RECORDS TO PROCESS =
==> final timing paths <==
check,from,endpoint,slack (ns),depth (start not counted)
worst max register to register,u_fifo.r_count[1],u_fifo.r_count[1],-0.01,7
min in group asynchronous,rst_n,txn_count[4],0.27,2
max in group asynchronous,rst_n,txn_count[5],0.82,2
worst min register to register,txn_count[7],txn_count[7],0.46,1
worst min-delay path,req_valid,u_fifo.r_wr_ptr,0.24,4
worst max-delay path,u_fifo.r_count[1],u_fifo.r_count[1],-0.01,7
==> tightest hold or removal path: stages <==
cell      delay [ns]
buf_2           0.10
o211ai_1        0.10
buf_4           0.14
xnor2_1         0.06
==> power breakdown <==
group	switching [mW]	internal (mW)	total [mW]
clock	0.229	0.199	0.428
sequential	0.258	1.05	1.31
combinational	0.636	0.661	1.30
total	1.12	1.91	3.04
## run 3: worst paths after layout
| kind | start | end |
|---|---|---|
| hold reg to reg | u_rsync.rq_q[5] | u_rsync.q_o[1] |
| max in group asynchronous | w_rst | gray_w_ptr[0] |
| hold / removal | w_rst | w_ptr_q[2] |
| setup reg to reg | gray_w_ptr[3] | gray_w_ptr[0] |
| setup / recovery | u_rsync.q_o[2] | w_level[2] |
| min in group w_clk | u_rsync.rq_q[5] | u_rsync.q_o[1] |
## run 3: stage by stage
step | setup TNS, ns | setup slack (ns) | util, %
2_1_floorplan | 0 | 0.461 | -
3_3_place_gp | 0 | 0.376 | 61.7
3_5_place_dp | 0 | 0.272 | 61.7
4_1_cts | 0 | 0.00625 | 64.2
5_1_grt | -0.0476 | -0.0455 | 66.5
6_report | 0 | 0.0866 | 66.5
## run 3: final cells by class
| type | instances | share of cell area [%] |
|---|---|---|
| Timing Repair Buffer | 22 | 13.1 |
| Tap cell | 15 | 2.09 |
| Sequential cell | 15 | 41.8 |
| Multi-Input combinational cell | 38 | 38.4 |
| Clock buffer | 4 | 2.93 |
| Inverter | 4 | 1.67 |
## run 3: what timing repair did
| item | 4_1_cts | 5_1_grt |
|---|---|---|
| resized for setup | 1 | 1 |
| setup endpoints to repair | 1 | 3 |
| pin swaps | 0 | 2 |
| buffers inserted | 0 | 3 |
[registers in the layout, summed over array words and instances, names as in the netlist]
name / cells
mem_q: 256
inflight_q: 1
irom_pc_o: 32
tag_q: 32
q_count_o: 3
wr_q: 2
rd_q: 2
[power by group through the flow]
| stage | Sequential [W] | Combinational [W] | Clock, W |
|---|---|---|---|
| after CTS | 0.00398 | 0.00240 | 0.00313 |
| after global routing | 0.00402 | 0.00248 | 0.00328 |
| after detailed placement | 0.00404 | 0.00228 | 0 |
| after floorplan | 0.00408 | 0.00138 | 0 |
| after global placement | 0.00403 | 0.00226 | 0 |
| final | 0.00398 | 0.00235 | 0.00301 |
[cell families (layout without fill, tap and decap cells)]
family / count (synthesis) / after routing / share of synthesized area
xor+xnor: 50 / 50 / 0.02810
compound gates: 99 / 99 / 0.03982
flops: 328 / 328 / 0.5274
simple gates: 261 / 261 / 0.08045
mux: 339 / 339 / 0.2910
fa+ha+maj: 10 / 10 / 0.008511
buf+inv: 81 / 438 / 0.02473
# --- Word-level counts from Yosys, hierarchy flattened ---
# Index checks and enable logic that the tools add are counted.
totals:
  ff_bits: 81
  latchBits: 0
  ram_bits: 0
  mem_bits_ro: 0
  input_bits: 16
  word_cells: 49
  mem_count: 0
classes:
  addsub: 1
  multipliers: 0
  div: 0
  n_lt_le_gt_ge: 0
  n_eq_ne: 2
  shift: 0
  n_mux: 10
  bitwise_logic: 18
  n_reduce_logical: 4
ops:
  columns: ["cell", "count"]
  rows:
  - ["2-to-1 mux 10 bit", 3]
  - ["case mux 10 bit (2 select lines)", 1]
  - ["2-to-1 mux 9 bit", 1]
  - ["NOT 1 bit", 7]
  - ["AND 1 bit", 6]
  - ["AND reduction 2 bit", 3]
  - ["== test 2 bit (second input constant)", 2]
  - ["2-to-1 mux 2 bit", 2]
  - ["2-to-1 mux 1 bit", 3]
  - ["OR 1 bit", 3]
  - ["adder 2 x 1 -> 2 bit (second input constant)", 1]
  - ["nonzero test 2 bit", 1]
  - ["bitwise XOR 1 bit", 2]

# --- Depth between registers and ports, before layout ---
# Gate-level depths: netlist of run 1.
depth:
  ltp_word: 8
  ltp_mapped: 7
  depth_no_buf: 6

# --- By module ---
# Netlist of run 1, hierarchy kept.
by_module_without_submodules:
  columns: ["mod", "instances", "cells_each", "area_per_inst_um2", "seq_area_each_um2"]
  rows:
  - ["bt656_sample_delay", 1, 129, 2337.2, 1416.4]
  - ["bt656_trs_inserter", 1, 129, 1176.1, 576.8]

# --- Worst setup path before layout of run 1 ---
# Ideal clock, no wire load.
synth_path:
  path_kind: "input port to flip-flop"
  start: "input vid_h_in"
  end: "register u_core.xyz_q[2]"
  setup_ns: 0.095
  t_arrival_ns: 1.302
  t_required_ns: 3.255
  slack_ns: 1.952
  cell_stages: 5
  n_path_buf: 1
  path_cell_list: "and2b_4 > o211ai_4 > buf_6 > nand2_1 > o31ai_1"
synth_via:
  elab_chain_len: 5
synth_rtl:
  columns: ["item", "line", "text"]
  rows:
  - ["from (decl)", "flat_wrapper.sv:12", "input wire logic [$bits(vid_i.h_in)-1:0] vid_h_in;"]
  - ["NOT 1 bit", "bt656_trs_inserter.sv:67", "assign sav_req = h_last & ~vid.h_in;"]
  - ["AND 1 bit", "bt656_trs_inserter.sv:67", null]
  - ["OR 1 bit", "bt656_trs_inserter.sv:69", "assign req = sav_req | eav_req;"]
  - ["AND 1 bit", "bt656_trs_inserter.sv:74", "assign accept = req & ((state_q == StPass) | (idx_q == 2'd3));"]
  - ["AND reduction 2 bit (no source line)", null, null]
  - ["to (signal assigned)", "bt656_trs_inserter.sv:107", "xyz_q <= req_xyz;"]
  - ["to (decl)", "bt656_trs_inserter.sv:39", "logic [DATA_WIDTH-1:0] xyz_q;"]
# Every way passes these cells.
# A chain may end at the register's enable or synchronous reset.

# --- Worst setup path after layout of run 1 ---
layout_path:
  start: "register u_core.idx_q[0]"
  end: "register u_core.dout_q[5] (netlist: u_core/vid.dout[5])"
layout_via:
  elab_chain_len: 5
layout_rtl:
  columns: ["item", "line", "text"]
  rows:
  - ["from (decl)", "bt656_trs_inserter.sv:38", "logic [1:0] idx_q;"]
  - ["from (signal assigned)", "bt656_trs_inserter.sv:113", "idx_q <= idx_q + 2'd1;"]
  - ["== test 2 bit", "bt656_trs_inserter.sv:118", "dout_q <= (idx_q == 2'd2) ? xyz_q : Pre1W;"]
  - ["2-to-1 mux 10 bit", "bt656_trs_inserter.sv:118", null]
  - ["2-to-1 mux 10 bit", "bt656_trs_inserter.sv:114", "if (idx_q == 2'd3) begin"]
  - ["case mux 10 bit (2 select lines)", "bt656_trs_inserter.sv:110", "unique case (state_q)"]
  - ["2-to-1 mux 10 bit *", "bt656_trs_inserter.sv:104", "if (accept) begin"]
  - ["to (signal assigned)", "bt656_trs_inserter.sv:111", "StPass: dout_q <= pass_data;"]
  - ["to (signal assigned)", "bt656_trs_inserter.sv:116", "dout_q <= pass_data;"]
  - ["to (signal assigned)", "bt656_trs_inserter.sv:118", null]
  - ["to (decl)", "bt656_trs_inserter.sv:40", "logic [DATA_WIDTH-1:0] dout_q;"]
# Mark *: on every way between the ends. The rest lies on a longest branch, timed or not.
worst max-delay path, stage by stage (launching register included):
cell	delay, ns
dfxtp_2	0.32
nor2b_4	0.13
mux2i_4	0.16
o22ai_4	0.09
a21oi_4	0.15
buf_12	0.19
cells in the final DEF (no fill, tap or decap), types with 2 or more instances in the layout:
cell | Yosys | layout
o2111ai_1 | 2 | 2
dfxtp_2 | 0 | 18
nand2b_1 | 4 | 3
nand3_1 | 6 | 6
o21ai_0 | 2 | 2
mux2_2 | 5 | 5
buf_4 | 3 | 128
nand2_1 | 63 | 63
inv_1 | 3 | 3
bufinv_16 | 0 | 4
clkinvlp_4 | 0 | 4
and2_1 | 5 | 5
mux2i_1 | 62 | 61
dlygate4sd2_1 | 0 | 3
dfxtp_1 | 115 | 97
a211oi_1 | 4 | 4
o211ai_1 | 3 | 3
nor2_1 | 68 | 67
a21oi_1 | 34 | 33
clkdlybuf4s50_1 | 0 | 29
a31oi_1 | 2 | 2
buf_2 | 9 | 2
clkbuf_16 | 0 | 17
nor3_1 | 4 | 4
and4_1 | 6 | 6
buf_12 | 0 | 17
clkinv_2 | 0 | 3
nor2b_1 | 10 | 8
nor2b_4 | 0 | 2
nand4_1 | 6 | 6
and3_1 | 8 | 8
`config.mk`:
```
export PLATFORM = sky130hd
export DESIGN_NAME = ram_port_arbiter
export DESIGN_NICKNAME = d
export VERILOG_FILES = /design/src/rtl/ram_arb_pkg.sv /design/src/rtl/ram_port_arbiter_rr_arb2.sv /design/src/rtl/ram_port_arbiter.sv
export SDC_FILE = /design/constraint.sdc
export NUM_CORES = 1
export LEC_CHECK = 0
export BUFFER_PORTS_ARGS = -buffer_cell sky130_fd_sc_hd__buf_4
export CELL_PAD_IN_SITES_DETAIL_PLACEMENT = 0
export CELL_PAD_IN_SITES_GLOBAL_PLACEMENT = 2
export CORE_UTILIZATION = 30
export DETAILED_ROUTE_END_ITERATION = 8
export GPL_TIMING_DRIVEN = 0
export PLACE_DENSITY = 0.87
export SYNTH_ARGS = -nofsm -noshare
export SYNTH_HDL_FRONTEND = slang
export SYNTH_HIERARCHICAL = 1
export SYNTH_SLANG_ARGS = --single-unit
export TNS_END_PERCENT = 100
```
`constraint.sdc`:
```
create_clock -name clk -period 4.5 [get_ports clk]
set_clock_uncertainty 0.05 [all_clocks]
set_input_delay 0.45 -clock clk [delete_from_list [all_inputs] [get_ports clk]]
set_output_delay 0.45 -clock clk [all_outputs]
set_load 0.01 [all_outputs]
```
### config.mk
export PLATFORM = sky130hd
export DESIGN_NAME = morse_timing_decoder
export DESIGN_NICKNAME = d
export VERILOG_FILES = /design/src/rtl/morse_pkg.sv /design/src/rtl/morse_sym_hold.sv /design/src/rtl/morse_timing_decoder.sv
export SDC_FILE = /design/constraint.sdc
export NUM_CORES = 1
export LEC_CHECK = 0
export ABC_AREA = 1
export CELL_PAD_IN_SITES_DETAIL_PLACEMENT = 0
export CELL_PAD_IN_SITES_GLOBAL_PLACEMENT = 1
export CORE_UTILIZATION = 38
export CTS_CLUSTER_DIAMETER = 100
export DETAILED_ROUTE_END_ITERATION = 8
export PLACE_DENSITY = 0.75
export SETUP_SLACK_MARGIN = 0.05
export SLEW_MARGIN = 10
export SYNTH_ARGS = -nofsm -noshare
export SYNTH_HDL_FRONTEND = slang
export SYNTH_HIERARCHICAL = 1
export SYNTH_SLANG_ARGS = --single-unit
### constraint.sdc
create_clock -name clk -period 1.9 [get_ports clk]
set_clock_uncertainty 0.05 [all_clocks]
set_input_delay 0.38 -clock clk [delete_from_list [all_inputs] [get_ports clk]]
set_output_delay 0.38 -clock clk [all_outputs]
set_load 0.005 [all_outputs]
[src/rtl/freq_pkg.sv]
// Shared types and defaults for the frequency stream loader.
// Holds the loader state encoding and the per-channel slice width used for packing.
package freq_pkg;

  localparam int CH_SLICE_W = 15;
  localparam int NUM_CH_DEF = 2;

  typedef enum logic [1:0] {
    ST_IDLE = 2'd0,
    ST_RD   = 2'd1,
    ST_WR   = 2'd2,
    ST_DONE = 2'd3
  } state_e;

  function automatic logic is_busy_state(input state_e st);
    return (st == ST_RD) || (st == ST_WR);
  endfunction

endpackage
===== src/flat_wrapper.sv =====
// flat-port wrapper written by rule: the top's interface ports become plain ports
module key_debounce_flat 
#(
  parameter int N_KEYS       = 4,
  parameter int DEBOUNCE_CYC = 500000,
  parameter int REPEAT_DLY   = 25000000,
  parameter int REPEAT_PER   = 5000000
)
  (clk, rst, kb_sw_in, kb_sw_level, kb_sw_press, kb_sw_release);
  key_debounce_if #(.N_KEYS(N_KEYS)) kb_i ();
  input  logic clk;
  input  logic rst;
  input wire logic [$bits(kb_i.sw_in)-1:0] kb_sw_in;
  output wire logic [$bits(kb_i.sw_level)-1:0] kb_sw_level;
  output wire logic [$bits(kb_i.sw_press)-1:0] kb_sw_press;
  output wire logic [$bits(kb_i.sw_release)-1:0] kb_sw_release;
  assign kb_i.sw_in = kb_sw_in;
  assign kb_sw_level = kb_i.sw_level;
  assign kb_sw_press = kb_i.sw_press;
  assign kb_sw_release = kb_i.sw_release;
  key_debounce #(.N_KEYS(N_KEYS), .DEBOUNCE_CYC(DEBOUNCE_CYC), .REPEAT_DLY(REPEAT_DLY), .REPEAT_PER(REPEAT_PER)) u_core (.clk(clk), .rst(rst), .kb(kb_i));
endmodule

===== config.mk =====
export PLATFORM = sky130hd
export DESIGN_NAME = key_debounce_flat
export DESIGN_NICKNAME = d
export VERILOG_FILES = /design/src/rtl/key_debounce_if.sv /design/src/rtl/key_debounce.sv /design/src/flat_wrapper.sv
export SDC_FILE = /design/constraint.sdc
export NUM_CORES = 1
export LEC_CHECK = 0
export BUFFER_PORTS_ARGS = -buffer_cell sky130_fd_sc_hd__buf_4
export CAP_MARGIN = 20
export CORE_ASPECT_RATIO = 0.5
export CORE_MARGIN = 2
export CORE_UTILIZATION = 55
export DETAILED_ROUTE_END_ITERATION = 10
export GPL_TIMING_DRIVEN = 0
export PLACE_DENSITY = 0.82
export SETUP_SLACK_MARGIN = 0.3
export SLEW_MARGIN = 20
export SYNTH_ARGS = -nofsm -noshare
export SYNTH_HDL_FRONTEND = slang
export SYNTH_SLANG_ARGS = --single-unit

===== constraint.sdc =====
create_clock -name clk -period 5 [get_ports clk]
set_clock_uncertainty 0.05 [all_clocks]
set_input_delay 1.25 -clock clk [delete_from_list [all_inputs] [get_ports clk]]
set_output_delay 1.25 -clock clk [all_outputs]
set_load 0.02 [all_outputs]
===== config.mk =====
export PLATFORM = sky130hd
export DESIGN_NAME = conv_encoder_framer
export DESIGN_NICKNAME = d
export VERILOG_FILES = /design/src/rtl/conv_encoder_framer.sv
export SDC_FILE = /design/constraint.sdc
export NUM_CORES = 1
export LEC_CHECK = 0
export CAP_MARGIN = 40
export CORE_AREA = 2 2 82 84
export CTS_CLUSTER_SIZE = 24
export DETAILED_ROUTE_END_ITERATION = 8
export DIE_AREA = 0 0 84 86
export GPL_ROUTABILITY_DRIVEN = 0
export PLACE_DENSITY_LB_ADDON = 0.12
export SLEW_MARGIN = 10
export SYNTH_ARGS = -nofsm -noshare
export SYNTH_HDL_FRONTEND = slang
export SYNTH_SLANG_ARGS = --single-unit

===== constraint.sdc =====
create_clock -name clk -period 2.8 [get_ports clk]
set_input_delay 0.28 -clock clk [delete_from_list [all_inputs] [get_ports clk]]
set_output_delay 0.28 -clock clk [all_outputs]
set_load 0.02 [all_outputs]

TASK TO COMPLETE =
Please give again the lines above between the line holding "bufinv_16 | 0 | 4" and the line holding "nand4_1 | 6 | 6", inclusive, exactly as they are and with nothing added.

ANSWER SECTION =
bufinv_16 | 0 | 4
clkinvlp_4 | 0 | 4
and2_1 | 5 | 5
mux2i_1 | 62 | 61
dlygate4sd2_1 | 0 | 3
dfxtp_1 | 115 | 97
a211oi_1 | 4 | 4
o211ai_1 | 3 | 3
nor2_1 | 68 | 67
a21oi_1 | 34 | 33
clkdlybuf4s50_1 | 0 | 29
a31oi_1 | 2 | 2
buf_2 | 9 | 2
clkbuf_16 | 0 | 17
nor3_1 | 4 | 4
and4_1 | 6 | 6
buf_12 | 0 | 17
clkinv_2 | 0 | 3
nor2b_1 | 10 | 8
nor2b_4 | 0 | 2
nand4_1 | 6 | 6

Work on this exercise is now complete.